I’ve been programming with Halcon for 3 years and I would like to learn how to program with OpenCV too. I was thinking about reproducing some old programs that I have created with Halcon, but instead using OpenCV. The problem is that maybe I’m not using the correct IDE (I’m programming with Python using Spyder) or maybe programming with OpenCV is slower than I have expected (I don't discard the possibility that I don’t know the appropriate way to prototype properly by using these tools).
I already know I come from an expensive program that allows me to work with many comforts, but I miss having a window where I can display dynamically the results of the operations than I’m applying. Also, draw some ROIs quickly. Anyways, do you think I’m using the right tools? Do you know some tutorials from which I can learn how to prototype quickly using that IDE?
Thank you in advance!
My suggestion for OpenCV prototyping in a GUI is a program called GRIP (Graphically Represented Image Pipeline). You can download it from GitHub.

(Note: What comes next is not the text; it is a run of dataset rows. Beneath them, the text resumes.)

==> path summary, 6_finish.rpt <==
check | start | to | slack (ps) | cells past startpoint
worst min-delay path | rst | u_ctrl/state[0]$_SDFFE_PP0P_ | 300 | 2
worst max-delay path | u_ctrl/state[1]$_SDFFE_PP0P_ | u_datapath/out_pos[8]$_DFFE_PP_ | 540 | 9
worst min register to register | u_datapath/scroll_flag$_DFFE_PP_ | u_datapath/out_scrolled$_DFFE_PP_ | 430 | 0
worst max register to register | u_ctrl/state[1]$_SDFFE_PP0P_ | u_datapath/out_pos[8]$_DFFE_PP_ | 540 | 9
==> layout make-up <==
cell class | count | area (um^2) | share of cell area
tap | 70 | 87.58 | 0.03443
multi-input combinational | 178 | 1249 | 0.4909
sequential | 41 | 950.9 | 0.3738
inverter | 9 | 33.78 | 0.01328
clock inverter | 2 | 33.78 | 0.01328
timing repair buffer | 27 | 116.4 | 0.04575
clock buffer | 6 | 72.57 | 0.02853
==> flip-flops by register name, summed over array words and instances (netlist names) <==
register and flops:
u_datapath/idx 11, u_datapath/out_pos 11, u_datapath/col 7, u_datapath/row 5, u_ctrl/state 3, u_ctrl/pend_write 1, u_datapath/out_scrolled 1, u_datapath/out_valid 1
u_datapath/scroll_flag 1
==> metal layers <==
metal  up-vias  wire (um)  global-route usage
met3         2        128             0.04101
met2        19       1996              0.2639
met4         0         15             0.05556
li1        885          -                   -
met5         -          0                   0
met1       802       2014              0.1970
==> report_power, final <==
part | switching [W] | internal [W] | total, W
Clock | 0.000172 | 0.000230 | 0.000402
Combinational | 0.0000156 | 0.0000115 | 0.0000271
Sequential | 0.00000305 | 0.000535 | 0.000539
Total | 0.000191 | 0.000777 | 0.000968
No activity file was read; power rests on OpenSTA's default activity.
--- config.mk ---
export PLATFORM = sky130hd
export DESIGN_NAME = quadrature_encoder_accel_decoder_flat
export DESIGN_NICKNAME = d
export VERILOG_FILES = /design/src/qead_pkg.sv /design/src/qead_stream_if.sv /design/src/qead_apb_regs.sv /design/src/qead_core.sv /design/src/quadrature_encoder_accel_decoder.sv /design/src/flat_wrapper.sv
export SDC_FILE = /design/constraint.sdc
export NUM_CORES = 1
export LEC_CHECK = 0
export BUFFER_PORTS_ARGS = -buffer_cell sky130_fd_sc_hd__clkbuf_2
export CAP_MARGIN = 5
export CORE_AREA = 2 2 144 146
export CTS_CLUSTER_SIZE = 12
export DETAILED_ROUTE_END_ITERATION = 10
export DIE_AREA = 0 0 146 148
export SLEW_MARGIN = 20
export SYNTH_ARGS = -nofsm -noshare
export SYNTH_HDL_FRONTEND = slang
export SYNTH_HIERARCHICAL = 1
export SYNTH_SLANG_ARGS = --single-unit
--- constraint.sdc ---
create_clock -name clk_i -period 3 [get_ports clk_i]
set_input_delay 0.15 -clock clk_i [delete_from_list [all_inputs] [get_ports clk_i]]
set_output_delay 0.15 -clock clk_i [all_outputs]
set_load 0.01 [all_outputs]
--- src/qead_pkg.sv ---
// qead_pkg: shared types, register codes and constants for the quadrature
// encoder decoder with speed-dependent step size
// no dependencies; every other file of the block but qead_stream_if uses it
`default_nettype none

package qead_pkg;

  // width of the configuration address and of the data bus
  localparam int unsigned AddrW = 5;
  localparam int unsigned DataW = 32;

  // step clamp limits
  localparam logic [7:0] StepMin = 8'd1;
  localparam logic [7:0] StepMax = 8'd150;

  // register reset values
  localparam logic [7:0]  LargeStepRst     = 8'd100;
  localparam logic [7:0]  MediumStepRst    = 8'd10;
  localparam logic [7:0]  SmallStepRst     = 8'd1;
  localparam logic [15:0] FastThresholdRst = 16'd80;
  localparam logic [15:0] SlowThresholdRst = 16'd180;

  // register index codes (byte address / 4)
  typedef enum logic [2:0] {
    REG_LARGE_STEP     = 3'd0,
    REG_MEDIUM_STEP    = 3'd1,
    REG_SMALL_STEP     = 3'd2,
    REG_FAST_THRESHOLD = 3'd3,
    REG_SLOW_THRESHOLD = 3'd4
  } reg_idx_e;

  // item kind
  typedef enum logic {
    MODE_PIN  = 1'b0,
    MODE_TICK = 1'b1
  } mode_e;

  // result move code
  typedef enum logic [1:0] {
    MOVE_NONE = 2'd0,
    MOVE_INC  = 2'd1,
    MOVE_DEC  = 2'd2
  } move_e;

  // input item payload
  typedef struct packed {
    logic mode;
    logic phase_a;
    logic phase_b;
    logic button;
  } in_item_t;

  // result item payload
  typedef struct packed {
    move_e      move;
    logic [7:0] step;
    logic       reset_request;
  } out_item_t;

  // configuration register set
  typedef struct packed {
    logic [7:0]  large_step;
    logic [7:0]  medium_step;
    logic [7:0]  small_step;
    logic [15:0] fast_threshold;
    logic [15:0] slow_threshold;
  } cfg_t;

  // next gray code for a clockwise transition
  function automatic logic [1:0] next_cw(input logic [1:0] code);
    logic [1:0] n;
    case (code)
      2'd0:    n = 2'd1;
      2'd1:    n = 2'd3;
      2'd2:    n = 2'd0;
      default: n = 2'd2;
    endcase
    return n;
  endfunction

  // next gray code for a counter-clockwise transition
  function automatic logic [1:0] next_ccw(input logic [1:0] code);
    logic [1:0] n;
    case (code)
      2'd0:    n = 2'd2;
      2'd1:    n = 2'd0;
      2'd2:    n = 2'd3;
      default: n = 2'd1;
    endcase
    return n;
  endfunction

  // clamp a step register to the legal range
  function automatic logic [7:0] clamp_step(input logic [7:0] s);
    logic [7:0] r;
    if (s < StepMin) begin
      r = StepMin;
    end else if (s > StepMax) begin
      r = StepMax;
    end else begin
      r = s;
    end
    return r;
  endfunction

endpackage

`default_nettype wire

--- src/qead_stream_if.sv ---
// qead_stream_if: valid/ready channel carrying one payload per transfer
// payload type is set per instance; used with qead_pkg item types
`default_nettype none

interface qead_stream_if #(
  parameter type data_t = logic
) ();
  logic  valid;
  logic  ready;
  data_t data;

  modport source (output valid, output data, input ready);
  modport sink   (input valid, input data, output ready);
endinterface

`default_nettype wire

--- src/qead_apb_regs.sv ---
// qead_apb_regs: apb-style configuration register file
// depends on qead_pkg for register codes, reset values and cfg_t
`default_nettype none

module qead_apb_regs (
  input  wire logic                        clk_i,
  input  wire logic                        rst_ni,
  input  wire logic                        psel,
  input  wire logic                        penable,
  input  wire logic                        pwrite,
  input  wire logic [qead_pkg::AddrW-1:0]  paddr,
  input  wire logic [qead_pkg::DataW-1:0]  pwdata,
  output logic      [qead_pkg::DataW-1:0]  prdata,
  output logic                             pready,
  output qead_pkg::cfg_t                   cfg_o
);

  qead_pkg::cfg_t     cfg_q;
  qead_pkg::reg_idx_e idx;
  logic               wr_en;
  logic               addr_hi;

  assign idx     = qead_pkg::reg_idx_e'(paddr[4:2]);
  assign addr_hi = 1'b0;
  assign wr_en   = psel & penable & pwrite & ~addr_hi;
  assign pready  = 1'b1;
  assign cfg_o   = cfg_q;

  // register writes
  always_ff @(posedge clk_i or negedge rst_ni) begin
    if (!rst_ni) begin
      cfg_q.large_step     <= qead_pkg::LargeStepRst;
      cfg_q.medium_step    <= qead_pkg::MediumStepRst;
      cfg_q.small_step     <= qead_pkg::SmallStepRst;
      cfg_q.fast_threshold <= qead_pkg::FastThresholdRst;
      cfg_q.slow_threshold <= qead_pkg::SlowThresholdRst;
    end else if (wr_en) begin
      case (idx)
        qead_pkg::REG_LARGE_STEP:     cfg_q.large_step     <= pwdata[7:0];
        qead_pkg::REG_MEDIUM_STEP:    cfg_q.medium_step    <= pwdata[7:0];
        qead_pkg::REG_SMALL_STEP:     cfg_q.small_step     <= pwdata[7:0];
        qead_pkg::REG_FAST_THRESHOLD: cfg_q.fast_threshold <= pwdata[15:0];
        qead_pkg::REG_SLOW_THRESHOLD: cfg_q.slow_threshold <= pwdata[15:0];
        default: ;
      endcase
    end
  end

  // read mux, unmapped addresses read zero
  always_comb begin
    prdata = '0;
    unique case (idx)
      qead_pkg::REG_LARGE_STEP:     prdata = qead_pkg::DataW'(cfg_q.large_step);
      qead_pkg::REG_MEDIUM_STEP:    prdata = qead_pkg::DataW'(cfg_q.medium_step);
      qead_pkg::REG_SMALL_STEP:     prdata = qead_pkg::DataW'(cfg_q.small_step);
      qead_pkg::REG_FAST_THRESHOLD: prdata = qead_pkg::DataW'(cfg_q.fast_threshold);
      qead_pkg::REG_SLOW_THRESHOLD: prdata = qead_pkg::DataW'(cfg_q.slow_threshold);
      default:                      prdata = '0;
    endcase
  end

endmodule

`default_nettype wire

--- src/qead_core.sv ---
// qead_core: input register, decoder state and per-item result logic
// depends on qead_pkg for item types, gray tables and step clamp
`default_nettype none

module qead_core #(
  parameter int unsigned ELAPSED_BITS = 16
) (
  input  wire logic                clk_i,
  input  wire logic                rst_ni,
  input  qead_pkg::cfg_t           cfg_i,
  input  wire logic                in_valid_i,
  input  qead_pkg::in_item_t       in_data_i,
  output logic                     in_ready_o,
  input  wire logic                adv_i,
  output logic                     res_valid_o,
  output qead_pkg::out_item_t      res_o
);

  localparam int unsigned CmpW = (ELAPSED_BITS > 16) ? ELAPSED_BITS : 16;

  // input register
  logic                s1_valid_q;
  qead_pkg::in_item_t  s1_item_q;

  // decoder state
  logic [1:0]              prev_q, prev_d;
  logic [1:0]              cw_run_q, cw_run_d;
  logic [1:0]              ccw_run_q, ccw_run_d;
  logic [ELAPSED_BITS-1:0] elapsed_q, elapsed_d;
  logic                    switch_q, switch_d;

  logic [1:0]      code;
  logic [1:0]      cw_inc, ccw_inc;
  logic [CmpW-1:0] el_ext;
  logic [7:0]      step_sel;
  logic            upd;

  assign in_ready_o  = ~s1_valid_q | adv_i;
  assign res_valid_o = s1_valid_q;
  assign upd         = s1_valid_q & adv_i;

  // input stage register
  always_ff @(posedge clk_i or negedge rst_ni) begin
    if (!rst_ni) begin
      s1_valid_q <= 1'b0;
    end else if (in_ready_o) begin
      s1_valid_q <= in_valid_i;
    end
  end

  always_ff @(posedge clk_i) begin
    if (in_ready_o && in_valid_i) begin
      s1_item_q <= in_data_i;
    end
  end

  // step choice from elapsed time against the two thresholds
  assign el_ext = CmpW'(elapsed_q);
  always_comb begin
    if (el_ext < CmpW'(cfg_i.fast_threshold)) begin
      step_sel = qead_pkg::clamp_step(cfg_i.large_step);
    end else if (el_ext < CmpW'(cfg_i.slow_threshold)) begin
      step_sel = qead_pkg::clamp_step(cfg_i.medium_step);
    end else begin
      step_sel = qead_pkg::clamp_step(cfg_i.small_step);
    end
  end

  assign code    = {s1_item_q.phase_b, s1_item_q.phase_a};
  assign cw_inc  = cw_run_q + 2'd1;
  assign ccw_inc = ccw_run_q + 2'd1;

  // next state and result for the item in the input register
  always_comb begin
    prev_d    = prev_q;
    cw_run_d  = cw_run_q;
    ccw_run_d = ccw_run_q;
    elapsed_d = elapsed_q;
    switch_d  = switch_q;
    res_o.move          = qead_pkg::MOVE_NONE;
    res_o.step          = '0;
    res_o.reset_request = 1'b0;
    if (s1_item_q.mode == qead_pkg::MODE_TICK) begin
      // saturating tick count
      if (elapsed_q != {ELAPSED_BITS{1'b1}}) begin
        elapsed_d = elapsed_q + 1'b1;
      end
    end else begin
      // switch release
      res_o.reset_request = s1_item_q.button & ~switch_q;
      switch_d            = s1_item_q.button;
      prev_d              = code;
      if (qead_pkg::next_cw(prev_q) == code) begin
        cw_run_d  = cw_inc;
        ccw_run_d = 2'd0;
        if (cw_inc == 2'd0) begin
          res_o.move = qead_pkg::MOVE_DEC;
          res_o.step = step_sel;
          elapsed_d  = '0;
        end
      end else if (qead_pkg::next_ccw(prev_q) == code) begin
        ccw_run_d = ccw_inc;
        cw_run_d  = 2'd0;
        if (ccw_inc == 2'd0) begin
          res_o.move = qead_pkg::MOVE_INC;
          res_o.step = step_sel;
          elapsed_d  = '0;
        end
      end
    end
  end

  // state update when the item moves on to the result register
  always_ff @(posedge clk_i or negedge rst_ni) begin
    if (!rst_ni) begin
      prev_q    <= 2'd0;
      cw_run_q  <= 2'd0;
      ccw_run_q <= 2'd0;
      elapsed_q <= '0;
      switch_q  <= 1'b1;
    end else if (upd) begin
      prev_q    <= prev_d;
      cw_run_q  <= cw_run_d;
      ccw_run_q <= ccw_run_d;
      elapsed_q <= elapsed_d;
      switch_q  <= switch_d;
    end
  end

endmodule

`default_nettype wire

--- src/quadrature_encoder_accel_decoder.sv ---
// quadrature_encoder_accel_decoder: top level of the encoder decoder
// depends on qead_pkg, qead_stream_if, qead_apb_regs and qead_core
//
//   channel  direction  transfer when            payload
//   in_i     sink       in_i.valid & in_i.ready  mode, phase_a, phase_b, button
//   out_o    source     valid & out_o.ready      move, step, reset_request
//   apb      slave      psel & penable & pready  5 step/threshold registers
//
// every item yields one result, passing the input register and then the result register
// one item per cycle sustained while out_o.ready holds: input register -> decode logic -> result register
// a stalled result holds in the result register while one more item waits
// in the input register; the input stalls only once both are full
// rst_ni clears both valid flags, the decoder state and the registers at once
`default_nettype none

module quadrature_encoder_accel_decoder #(
  parameter int unsigned ELAPSED_BITS = 16
) (
  input  wire logic                       clk_i,
  input  wire logic                       rst_ni,
  qead_stream_if.sink                     in_i,
  qead_stream_if.source                   out_o,
  input  wire logic                       psel,
  input  wire logic                       penable,
  input  wire logic                       pwrite,
  input  wire logic [qead_pkg::AddrW-1:0] paddr,
  input  wire logic [qead_pkg::DataW-1:0] pwdata,
  output logic      [qead_pkg::DataW-1:0] prdata,
  output logic                            pready
);

  qead_pkg::cfg_t      cfg;
  qead_pkg::out_item_t res;
  logic                res_valid;
  logic                adv;
  logic                out_valid_q;
  qead_pkg::out_item_t out_data_q;

  // configuration registers
  qead_apb_regs u_regs (
    .clk_i   (clk_i),
    .rst_ni  (rst_ni),
    .psel    (psel),
    .penable (penable),
    .pwrite  (pwrite),
    .paddr   (paddr),
    .pwdata  (pwdata),
    .prdata  (prdata),
    .pready  (pready),
    .cfg_o   (cfg)
  );

  // decoder core
  qead_core #(
    .ELAPSED_BITS (ELAPSED_BITS)
  ) u_core (
    .clk_i       (clk_i),
    .rst_ni      (rst_ni),
    .cfg_i       (cfg),
    .in_valid_i  (in_i.valid),
    .in_data_i   (in_i.data),
    .in_ready_o  (in_i.ready),
    .adv_i       (adv),
    .res_valid_o (res_valid),
    .res_o       (res)
  );

  // result register loads whenever it is empty or being drained
  assign adv = ~out_valid_q | out_o.ready;

  always_ff @(posedge clk_i or negedge rst_ni) begin
    if (!rst_ni) begin
      out_valid_q <= 1'b0;
    end else if (adv) begin
      out_valid_q <= res_valid;
    end
  end

  always_ff @(posedge clk_i) begin
    if (adv && res_valid) begin
      out_data_q <= res;
    end
  end

  assign out_o.valid = out_valid_q;
  assign out_o.data  = out_data_q;

endmodule

`default_nettype wire

--- src/flat_wrapper.sv ---
// flat-port wrapper written by rule: the top's interface ports become plain ports
module quadrature_encoder_accel_decoder_flat import qead_pkg::*;
#(
  parameter int unsigned ELAPSED_BITS = 16
)
  (clk_i, rst_ni, psel, penable, pwrite, paddr, pwdata, prdata, pready, in_i_valid, in_i_data, in_i_ready, out_o_valid, out_o_data, out_o_ready);
  qead_stream_if #(.data_t(in_item_t)) in_i_i ();
  qead_stream_if #(.data_t(out_item_t)) out_o_i ();
  input  wire logic clk_i;
  input  wire logic rst_ni;
  input  wire logic psel;
  input  wire logic penable;
  input  wire logic pwrite;
  input  wire logic [qead_pkg::AddrW-1:0] paddr;
  input  wire logic [qead_pkg::DataW-1:0] pwdata;
  output logic      [qead_pkg::DataW-1:0] prdata;
  output logic pready;
  input wire logic [$bits(in_i_i.valid)-1:0] in_i_valid;
  input wire logic [$bits(in_i_i.data)-1:0] in_i_data;
  output wire logic [$bits(in_i_i.ready)-1:0] in_i_ready;
  output wire logic [$bits(out_o_i.valid)-1:0] out_o_valid;
  output wire logic [$bits(out_o_i.data)-1:0] out_o_data;
  input wire logic [$bits(out_o_i.ready)-1:0] out_o_ready;
  assign in_i_i.valid = in_i_valid;
  assign in_i_i.data = in_i_data;
  assign in_i_ready = in_i_i.ready;
  assign out_o_valid = out_o_i.valid;
  assign out_o_data = out_o_i.data;
  assign out_o_i.ready = out_o_ready;
  quadrature_encoder_accel_decoder #(.ELAPSED_BITS(ELAPSED_BITS)) u_core (.clk_i(clk_i), .rst_ni(rst_ni), .in_i(in_i_i), .out_o(out_o_i), .psel(psel), .penable(penable), .pwrite(pwrite), .paddr(paddr), .pwdata(pwdata), .prdata(prdata), .pready(pready));
endmodule
* Word level (Yosys, flattened, before mapping)
Index checks and enable logic that the tools add are counted.
Cells by class: $add $sub $neg 3, $lt $le $gt $ge 8, equality and inequality tests 11, muxes and demuxes 28, bitwise gates (word level) 10, reduce and logical (&&, ||, !) cells 17
Operators by type and width (number):
- two-way mux 16 bit | 6
- one-hot mux 16 bit (5 select lines) | 1
- two-way mux 8 bit | 8
- < comparator 16 bit | 2
- > comparator 8 bit, second input constant | 3
- < comparator 8 x 1 -> 1 bit, second input constant | 3
- two-way mux 10 bit | 2
- two-way mux 9 bit | 2
- adder 16 x 1 -> 16 bit, second input constant | 1
- inequality test 16 bit, second input constant | 1
- two-way mux 2 bit | 7
- one-hot mux 2 bit (3 select lines) | 2
- AND reduction 2 bit | 6
- equality test 3 x 2 -> 1 bit, second input constant | 2
- logical NOT 2 bit | 3
- nonzero test 3 bit | 2
- AND reduction 5 bit | 1
- adder 2 x 1 -> 2 bit, second input constant | 2
- AND 1 bit | 4
- equality test 2 bit | 2
- NOT 1 bit | 4
- equality test 3 x 1 -> 1 bit, second input constant | 1
- equality test 3 bit, second input constant | 1
- logical NOT 3 bit | 1
- 8 further kinds | 10
Word-level totals: flip-flop bits (word level) 96, input port bits 48, output and inout port bits 46

* Longest topological paths before layout
word-level depth 10, depth in mapped cells 10

* Modules after synthesis
The synthesis kept the hierarchy.
By module, submodules not included:
- qead_core | times used 1, cells each 328, area each 2762.6 µm², seq. area each 721.9 µm²
- qead_apb_regs | times used 1, cells each 194, area each 2758.9 µm², seq. area each 1416.4 µm²
- quadrature_encoder_accel_decoder | times used 1, cells each 15, area each 384.1 µm², seq. area each 355.3 µm²

* Least setup slack after synthesis
OpenSTA, ideal clock, no wires.
path kind register to register, start register u_core.u_regs.cfg_q (netlist bit u_core/u_regs/cfg_o[7]), end register u_core.out_data_q (netlist bit u_core/out_o.data[4]) (data pin), library setup time 0.152 ns, data arrival time 2.187 ns, data required time 2.848 ns, path slack 0.661 ns, cell stages (with the launch flop) 10, clock period less this slack 2.339 ns, path through dfstp_2 > inv_1 > ha_1 > nand4_1 > or3_1 > a221oi_1 > or4b_1 > buf_2 > mux2_4 > o22ai_1
On the way: cells in the longest elaborated chain, start to end 6
Ends and longest elaborated chain:
- start: declaration | line qead_apb_regs.sv:18 | qead_pkg::cfg_t cfg_q;
- < comparator 16 bit (*) | line qead_core.sv:62 | end else if (el_ext < CmpW'(cfg_i.slow_threshold)) begin
- two-way mux 8 bit (*) | line qead_core.sv:62
- two-way mux 8 bit (*) | line qead_core.sv:60 | if (el_ext < CmpW'(cfg_i.fast_threshold)) begin
- two-way mux 9 bit | line qead_core.sv:104 | if (ccw_inc == 2'd0) begin
- two-way mux 9 bit | line qead_core.sv:101 | end else if (qead_pkg::next_ccw(prev_q) == code) begin
- two-way mux 10 bit (*) | line qead_core.sv:93 | if (qead_pkg::next_cw(prev_q) == code) begin
- end signal: assignment | line quadrature_encoder_accel_decoder.sv:81 | out_data_q <= res;
- end: declaration | line quadrature_encoder_accel_decoder.sv:37 | qead_pkg::out_item_t out_data_q;
Mark *: on every way between the ends. The rest lies on a longest branch, timed or not. A chain may end at the register's enable or synchronous reset.

* Worst setup path after layout
start register u_core.u_core.elapsed_q[14] (netlist: u_core/u_core/el_ext[14]), end register u_core.out_data_q (netlist bit u_core/out_o.data[5]) (data pin)
On the way: cells in the longest elaborated chain, start to end 6
Ends and longest elaborated chain:
- start: declaration | line qead_core.sv:29 | logic [ELAPSED_BITS-1:0] elapsed_q, elapsed_d;
- start signal: assignment | line qead_core.sv:125 | elapsed_q <= elapsed_d;
- < comparator 16 bit | line qead_core.sv:62
- two-way mux 8 bit | line qead_core.sv:62
- two-way mux 8 bit (*) | line qead_core.sv:60
- two-way mux 9 bit | line qead_core.sv:104
- two-way mux 9 bit | line qead_core.sv:101
- two-way mux 10 bit (*) | line qead_core.sv:93
Marks and branches as above.

==> results.cfg <==
[finish]
diodes = 0
layout_commonest_cell = dfrtp_1
fin_nets = 686
drive_above_1_share = 0.292
layout_common_cells = 68 x dfrtp_1, 57 x clkbuf_2, 52 x mux2_2
area.growth.synth_to_final_pct = 15.3
layout.cells.non_filler = 880
fill_cells = 2062

[floorplanning]
top_level_ports = 94
die-area_um2 = 21600
start_util = 0.295
core.rowCount = 52
core_um2 = 20000
die_h_um = 148
chipWidth_um = 146

[timing]
setup_viol = 0
fin_setup_tns_ps = 0
finalCriticalPeriod_ps = 2670
worst_pin_slew_ps = 871
slew_violations = 0
max_clock_freq_ghz = 0.375
relSlewSlack = 0.419
min_period_over_period = 0.890
rsz0062_at_grt = false
hold_viol = 0
skew_ps = 7.19

[place]
placed_cells_incl_taps = 858
port_buffers = 58
routabilityCongestion = 0.824
hpwl_um = 10200

[grt]
antenna_found_initial = 0
grt_usage = 0.131
grt-ovfl-total = 0
first_global_vias = 4160
grt_max_degree = 65
grt_pass1_wl_um = 22300

[worst_setup_path]
criticalPathCategory = register to register
cp_top_family = simple AND/OR/NAND/NOR gates
crit_chain = ha_1 > nand4_1 > or3_1 > a221oi_1 > or4b_1 > buf_4 > mux2_1 > a21oi_1
required_ps = 3200
slowest_delay_ps = 440
critical-path-slowest-cell = dfrtp_1
path_buf_inv = 1
endpoint_kind = register
crit_path_start_kind = register
critPathArrivalTime_ps = 2870
path_max_fanout = 8

[route]
wl_per_cell_um = 15.6
drt_iter0_drc = 325
antenna_left = 0
drc_errors = 0
firstDrtPassIters = 4
routed_wl_um = 13700
viasPerCell = 4.75
vias = 4176

[clock_tree]
ctsHtreeMaxLevel = 3
cts_sinks = 96
cts_buffer_depth = 2
cts_tree = done
cts.clk_slew.worst_paths_ps = 70
clk_latency_ps = 350
cts_made_buffers = 9
cts-root-buf = clkbuf_16

[logic_synthesis]
ys.flop_type = dfrtp_1
synthesis.area_um2 = 5910
ys_types = 67
async_flop_share = 0.844
syn_area_per_cell_um2 = 11.0
synth_cells = 537
synth_edf_count = 15
yosysSeqAreaShare = 0.422
ys_seq_elements = 96
yosysWarnings = 6

[power_and_ir_drop]
p_per_area_nw_per_um2 = 596
power.internal_uw = 2770
p_clk_frac = 0.296
total_power_uw = 4060
power_frac_seq = 0.453
max-vdd-ir-drop_v = 0.000301
p_sw_frac = 0.319
switchingPower_uw = 1290
power.share.combinational = 0.251
p_leak_uw = 0.00314

[worst_hold_path]
hold_class = primary input to register

[run]
maxCapViolations = 0

[outcome]
status = completed
[metrics by stage]
step	worst slack (ps)	util	hold slack (ps)	cell area (µm²)
2_1_floorplan	661	-	-146	5960
3_3_place_gp	317	0.321	318	6440
3_5_place_dp	351	0.321	315	6440
4_1_cts	314	0.340	29.4	6810
5_1_grt	97.4	0.340	39.5	6810
6_report	330	0.340	44.1	6810
[src/hdl/refw_ram.sv]
`timescale 1ns / 1ps

module refw_ram #(
  parameter int unsigned DataWidth = 8,
  parameter int unsigned Depth     = 32
) (
  input  logic                     clk_i,
  input  logic                     we_i,
  input  logic [$clog2(Depth)-1:0] waddr_i,
  input  logic [DataWidth-1:0]     wdata_i,
  input  logic [$clog2(Depth)-1:0] raddr_i,
  output logic [DataWidth-1:0]     rdata_o
);

  logic [DataWidth-1:0] mem_q [Depth];

  always_ff @(posedge clk_i) begin
    if (we_i) begin
      mem_q[waddr_i] <= wdata_i;
    end
    rdata_o <= mem_q[raddr_i];
  end

endmodule

[src/hdl/refw_scale.sv]
`timescale 1ns / 1ps

// floor(weight * mult / fade), mult < fade: one multiply, then a restoring
// divide that retires one quotient bit per cycle.
module refw_scale (
  input  logic                         clk_i,
  input  logic                         rst_ni,
  input  logic                         start_i,
  input  logic [refw_pkg::WeightW-1:0] weight_i,
  input  logic [refw_pkg::PosW-1:0]    mult_i,
  input  logic [refw_pkg::PosW-1:0]    fade_i,
  output logic                         done_o,
  output logic [refw_pkg::WeightW-1:0] quot_o
);

  typedef enum logic [1:0] {SC_IDLE, SC_LOAD, SC_DIV} sc_state_e;

  sc_state_e                      state_q;
  logic [refw_pkg::ProdW-1:0]     prod_q;
  logic [refw_pkg::PosW-1:0]      fade_q;
  logic [refw_pkg::PosW-1:0]      rem_q;
  logic [refw_pkg::WeightW-1:0]   dq_q;
  logic [refw_pkg::StepW-1:0]     step_q;
  logic                           done_q;
  logic [refw_pkg::PosW:0]        trial;
  logic                           qbit;

  assign trial  = {rem_q, dq_q[refw_pkg::WeightW-1]};
  assign qbit   = (trial >= {1'b0, fade_q});
  assign done_o = done_q;
  assign quot_o = dq_q;

  always_ff @(posedge clk_i or negedge rst_ni) begin
    if (!rst_ni) begin
      state_q <= SC_IDLE;
      done_q  <= 1'b0;
      step_q  <= '0;
    end else begin
      done_q <= (state_q == SC_DIV)
                && (step_q == refw_pkg::StepW'(refw_pkg::WeightW - 1));
      unique case (state_q)
        SC_IDLE: begin
          if (start_i) begin
            prod_q  <= refw_pkg::ProdW'(weight_i) * refw_pkg::ProdW'(mult_i);
            fade_q  <= fade_i;
            state_q <= SC_LOAD;
          end
        end
        SC_LOAD: begin
          // high part is below fade since mult < fade
          rem_q   <= prod_q[refw_pkg::ProdW-1:refw_pkg::WeightW];
          dq_q    <= prod_q[refw_pkg::WeightW-1:0];
          step_q  <= '0;
          state_q <= SC_DIV;
        end
        SC_DIV: begin
          rem_q  <= qbit ? refw_pkg::PosW'(trial - {1'b0, fade_q})
                         : trial[refw_pkg::PosW-1:0];
          dq_q   <= {dq_q[refw_pkg::WeightW-2:0], qbit};
          step_q <= step_q + 1'b1;
          if (step_q == refw_pkg::StepW'(refw_pkg::WeightW - 1)) begin
            state_q <= SC_IDLE;
          end
        end
        default: state_q <= SC_IDLE;
      endcase
    end
  end

endmodule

It supports many inputs: single image, multiple images, webcam, and even HTTP cameras. You get all the key OpenCV commands, along with some custom ones developed by WPI.
You develop your image processing flow as a pipeline, with filtering blocks such as desaturate, find contours, etc. in which you string the output from one block to the input of another (or multiple). You can then export the pipeline to Python, Java, or C++ (exported as a usable class with a key process function). If you want to see an example, feel free to check out this previous post I wrote!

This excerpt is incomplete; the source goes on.